Here is the question I have been struggling to solve lately. Imagine we have two integers $x, y \in \mathbb Z, x \le y$ and $Y = \{ a | a \in \mathbb Z\ and\ x \le a \le y \}$; $X\subset Y$. In the context of this specific question think of $|Y| \approx 10000$.
We want to find function $f: Y \rightarrow \{0,1\}$ such that, $f(x) = 1 \iff x \in X$.
Now the worst I can do is basically do the interpolation which will grow quite fast. I think we could do better using the fact that this function has to be only defined on integers, not on real line. I want to find $f$ that is cheap to compute (preferably bitwise operations).

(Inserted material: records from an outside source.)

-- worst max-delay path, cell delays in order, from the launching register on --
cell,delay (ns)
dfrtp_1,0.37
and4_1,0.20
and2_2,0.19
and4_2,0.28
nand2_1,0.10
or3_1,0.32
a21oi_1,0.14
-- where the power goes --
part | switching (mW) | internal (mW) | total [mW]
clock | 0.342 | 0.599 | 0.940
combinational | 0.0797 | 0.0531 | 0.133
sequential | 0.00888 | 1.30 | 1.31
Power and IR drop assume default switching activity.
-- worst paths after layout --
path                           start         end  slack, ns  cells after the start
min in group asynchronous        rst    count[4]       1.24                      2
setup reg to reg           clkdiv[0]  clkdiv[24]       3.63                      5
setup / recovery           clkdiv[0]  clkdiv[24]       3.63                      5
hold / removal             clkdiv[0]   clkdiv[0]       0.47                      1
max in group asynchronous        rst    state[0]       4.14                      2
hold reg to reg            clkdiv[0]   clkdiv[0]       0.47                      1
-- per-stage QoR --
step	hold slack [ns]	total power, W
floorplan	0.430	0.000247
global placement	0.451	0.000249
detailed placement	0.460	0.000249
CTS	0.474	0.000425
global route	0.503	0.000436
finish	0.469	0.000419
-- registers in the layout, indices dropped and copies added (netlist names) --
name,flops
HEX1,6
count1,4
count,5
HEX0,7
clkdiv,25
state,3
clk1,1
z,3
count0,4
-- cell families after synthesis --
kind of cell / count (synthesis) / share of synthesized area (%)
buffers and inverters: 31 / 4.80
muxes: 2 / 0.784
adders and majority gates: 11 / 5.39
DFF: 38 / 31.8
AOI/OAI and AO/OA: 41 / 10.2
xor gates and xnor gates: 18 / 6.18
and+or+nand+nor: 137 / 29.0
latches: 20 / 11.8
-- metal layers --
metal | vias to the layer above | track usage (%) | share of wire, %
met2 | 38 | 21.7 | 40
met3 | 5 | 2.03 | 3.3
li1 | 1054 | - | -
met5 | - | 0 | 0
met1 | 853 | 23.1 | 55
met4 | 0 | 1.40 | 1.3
===== ./design.v =====
module feedhandler (
    input  logic        clk, reset,
    input  logic        in_valid,
    input  logic [31:0] in_data,
    input  logic [15:0] in_ts, 
    output logic        out_valid, 
    output logic [31:0] out_data
);
logic [15:0] prev_accepted_ts;
logic        is_first_value;
always_ff @(posedge clk) begin
    if (reset) begin
        prev_accepted_ts <= 0;
        out_valid <= 0;
        out_data <= 0;
        is_first_value <= 1;
    end
    else begin
        if (((in_ts > prev_accepted_ts) || is_first_value) && in_valid) begin
            out_valid <= 1;
            out_data <= in_data;
            prev_accepted_ts <= in_ts;
            is_first_value <= 0;
        end
        else begin
            out_valid <= 0;
        end
    end
end
endmodule
**design/flow/config.mk**
```make
export PLATFORM = sky130hd
export DESIGN_NAME = header_fsm
export DESIGN_NICKNAME = header_fsm
export VERILOG_FILES = /design/flow/design.v
export SDC_FILE = /design/flow/constraint.sdc
export NUM_CORES = 4
export LEC_CHECK = 1
export CORE_AREA = 10 10 70 70
export DIE_AREA = 0 0 80 80
```
**design/flow/constraint.sdc**
```tcl
current_design header_fsm

set clk_period 1.0
set clk_io_pct 0.2

create_clock -name clk0 -period $clk_period [get_ports {clk}]

set non_clock_inputs [all_inputs -no_clocks]
set_input_delay [expr $clk_period * $clk_io_pct] -clock clk0 $non_clock_inputs
set_output_delay [expr $clk_period * $clk_io_pct] -clock clk0 [all_outputs]
```
**design/flow/design.v**
```verilog
module header_fsm (
    input  logic clk,
    input  logic rst,
    input  logic in_bit,
    output logic header_detected
);
logic [2:0] state, state_next;
localparam START = 3'b000;
localparam FIRST = 3'b001;
localparam SECOND = 3'b010;
localparam THIRD = 3'b011;
localparam FOURTH = 3'b100;
localparam FIFTH = 3'b101;
localparam SIXTH = 3'b110;
localparam SEVENTH = 3'b111;
always_comb begin
    case ( state )
        START : state_next = (in_bit) ? FIRST : START;
        FIRST : state_next = (in_bit) ? FIRST : SECOND;
        SECOND : state_next = (in_bit) ? THIRD : START;
        THIRD : state_next = (in_bit) ? FOURTH : SECOND;
        FOURTH : state_next = (in_bit) ? FIRST : FIFTH;
        FIFTH : state_next = (in_bit) ? SIXTH : START;
        SIXTH : state_next = (in_bit) ? SEVENTH : SECOND;
        SEVENTH : state_next = (in_bit) ? FIRST : FIFTH;
        default: state_next = START;
    endcase
    if (state == SEVENTH && !in_bit)
        header_detected = 1'b1;
    else 
        header_detected = 1'b0;
end
always_ff @(posedge clk) begin
    if (rst) begin
        state <= START;
    end
    else begin
        state <= state_next;
    end
end
endmodule
```
**design/flow/run.sh**
```bash
#!/bin/bash
# OpenROAD 26Q1-2900-gdf79404cd8, Yosys 0.63+post, stock flow scripts
make -C /OpenROAD-flow-scripts/flow DESIGN_CONFIG=/design/flow/config.mk WORK_HOME=/design/flow/orfs finish
```
==> results.py <==
# Physical implementation metrics
metrics = {
    "status": {
        "outcome": "complete, but fails checks",
        "failed_checks": "setup timing",
    },
    "route": {
        "dr.first_iter.drc_count": 10,
        "firstDrtPassIters": 2,
        "via_count": 187,
        "routed_via_density": 2.43,
        "drtAntennaViolNets": 0,
        "wl_um": 551,
        "wl_per_cell_um": 7.16,
        "drcViolationCount": 0,
    },
    "placed_design": {
        "gp_congestion": 0.685,
        "portBuffers": 3,
    },
    "floorplan": {
        "fp_util_pct": 7.33,
        "die_area_um2": 6400,
        "ios": 4,
        "die_y_um": 80,
        "core-area_um2": 3420,
        "die_w_um": 80,
        "num_rows": 21,
    },
    "timing": {
        "fin_worst_skew_ns": 0.00539,
        "fin_crit_ns": 1.02,
        "fmax_ghz": 0.980,
        "fin_ws_ns": -0.0205,
        "slew_headroom_pct": 85.0,
        "fin_tns_setup_ns": -0.0205,
        "final_max_slew_viol_count": 0,
        "worst_pin_slew_ns": 0.224,
        "finalClockPeriodUsage_pct": 102,
        "whs_ns": 0.340,
        "hold_viol": 0,
        "finalSetupViolations": 1,
        "rsz0062_at_grt": "true",
    },
    "clocking": {
        "clkLatencyLatePin_ns": 0.25,
        "clock-sinks": 8,
        "postCtsSetupBuffers": 0,
        "cts_root_buf": "clkbuf_4",
        "numCtsBuffers": 3,
        "tritoncts": "built",
        "path_clk_slew_ns": 0.05,
        "htree_levels": 1,
        "cts_buffer_depth": 2,
    },
    "global_routing": {
        "grt_pass1_wl_um": 869,
        "grt_usage_pct": 1.91,
        "antenna_found_initial": 0,
        "overflow": 0,
        "grt_max_degree": 7,
        "grt_pass1_vias": 195,
    },
    "worst_setup_path": {
        "crit_path_start": "state[7]",
        "cp_slowest_cell": "dfxtp_2",
        "path_class": "flip-flop to output port",
        "critPathLaunchType": "flip-flop",
        "max_stage_delay_ns": 0.31,
        "cp_max_fo": 2,
        "critical_path.cell_chain": "and2b_1, buf_2",
        "crit_arrival_ns": 0.82,
        "cp_data_required_time_ns": 0.80,
        "timing.rr.start": "state[5]",
        "r2r_slack_ns": 0.29,
        "worstSetupEndpointType": "output port",
    },
    "synthesis": {
        "synthFlopType": "dfxtp_1",
        "top_area_share_pct": 64.0,
        "synth-edff-count": 0,
        "top_cells_by_count": "8 x dfxtp_1, 4 x and2_1, 3 x nor2_1, 3 x nor3_1",
        "top_cell": "dfxtp_1",
        "ys.flops": 8,
        "ys_seq_share_pct": 64.0,
        "ys_types": 8,
        "synth_area_um2": 250,
        "area_leaders": "dfxtp_1 64%, and2_1 10%, nor3_1 6.0%, nor2b_4 5.5%, a21boi_2 4.5%",
        "synth_cells": 22,
        "async_flop_share_pct": 0,
        "ys_chip_area_um2": 250,
        "avgSynthCellArea_um2": 11.4,
        "ys_cells": 22,
        "largest_area_cell": "dfxtp_1",
        "synth-warning-count": 1,
    },
    "final_layout": {
        "area_growth_pct": 52.5,
        "top_register": "state",
        "reg_top3": "state (8)",
        "largest_reg_flops": 8,
        "drive_above_1_share_pct": 33.3,
    },
    "job": {
        "warning_count": 27,
        "drv_cap": 0,
    },
    "min_path": {
        "hold_start": "rst",
        "min_path_type": "primary input to flip-flop",
    },
    "pwr": {
        "p_leak_nw": 0.151,
        "ir_worst_vdd_uv": 364,
        "powerDensity_nw_per_um2": 1580,
    },
}
## cells by family (layout without fill, tap and decap cells)
logic type,after synthesis,in the layout,synth area share (%)
DFF,8,8,64.0
buffers and inverters,0,8,0
and+or+nand+nor,13,13,31.5
other,0,1,0
AOI/OAI and AO/OA,1,1,4.50
## layout make-up
| type | count | area [um2] |
|---|---|---|
| clock buffer | 3 | 22.5 |
| antenna | 1 | 2.50 |
| sequential | 8 | 161 |
| fill | 396 | 3030 |
| timing repair buffer | 5 | 41.3 |
| tap | 46 | 57.6 |
| multi-input combinational | 14 | 96.3 |
## where the power goes
part           switching (mW)  internal [mW]  total [mW]
clock network          0.0982          0.137       0.235
logic                  0.0157         0.0209      0.0366
registers             0.00491          0.328       0.333
## layer usage
layer	part of all wire [%]	track usage, %	vias up	wire [um]
met5	0	0	-	0
met4	0	0.352	0	0
met3	19	2.39	0	104
met2	37	2.33	8	204
met1	44	2.02	89	242
li1	-	-	90	-
## worst max-delay path, delay by kind of cell (launching register included)
family,cells,cell delay [ns]
buf+inv,1,0.11
flops,1,0.31
simple gates,1,0.15
## timing repair
action                     4_1_cts  5_1_grt
setup endpoints to repair        1        3
hold buffers                     0        0
hold endpoints to repair         0        0
cloned                           0        0
gates resized                    5        2
## cell usage in the layout, fill, tap and decap left out, drive strengths merged, types with 3 or more instances in the layout
cell and n:
dfxtp 8, and2 4, nor2 3, clkbuf 3
buf 3, nor3 3
## path summary, 6_finish.rpt
kind / endpoint / cells after the start
max reg2reg: state[0] / 2
min reg2reg: state[7] / 1
min: state[0] / 3
max: header_detected / 2
## metrics by stage
step                      utilization, %  std cells  setup WS (ns)  area [um2]  power [mW]
after floorplan                        -         22          0.313         250       0.352
after global placement              10.3         73         -0.463         353       0.372
after detailed placement            10.3         73         -0.482         353       0.374
after CTS                           10.8         76        -0.0318         370       0.614
after global routing                11.1         76        -0.0532         379       0.636
final                               11.2         77        -0.0205         382       0.604
No activity file was given, so power comes from the tool's default toggle rates.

Obviously it very much depends on the nature of the $Y$. For example, if the set contains only odd/even integers then finding $f$ becomes trivial. How would I generally approach this problem? I thought about decomposing the set into arithmetic progressions and then checking for each of them, but that does not seem to be very promising approach.
Basically you are asking for a search routine.
They are not very cheap.
For repeated searches, pay the overhead of sorting X.
Yes, if X has a nonrandom structure such as even numbers only,
that structure can be taken advantage of for a quick search.
Being a factor of seven wouldn't be as quick.
Will your data be structure so a program could be written
that would be cheaper than a general search routine?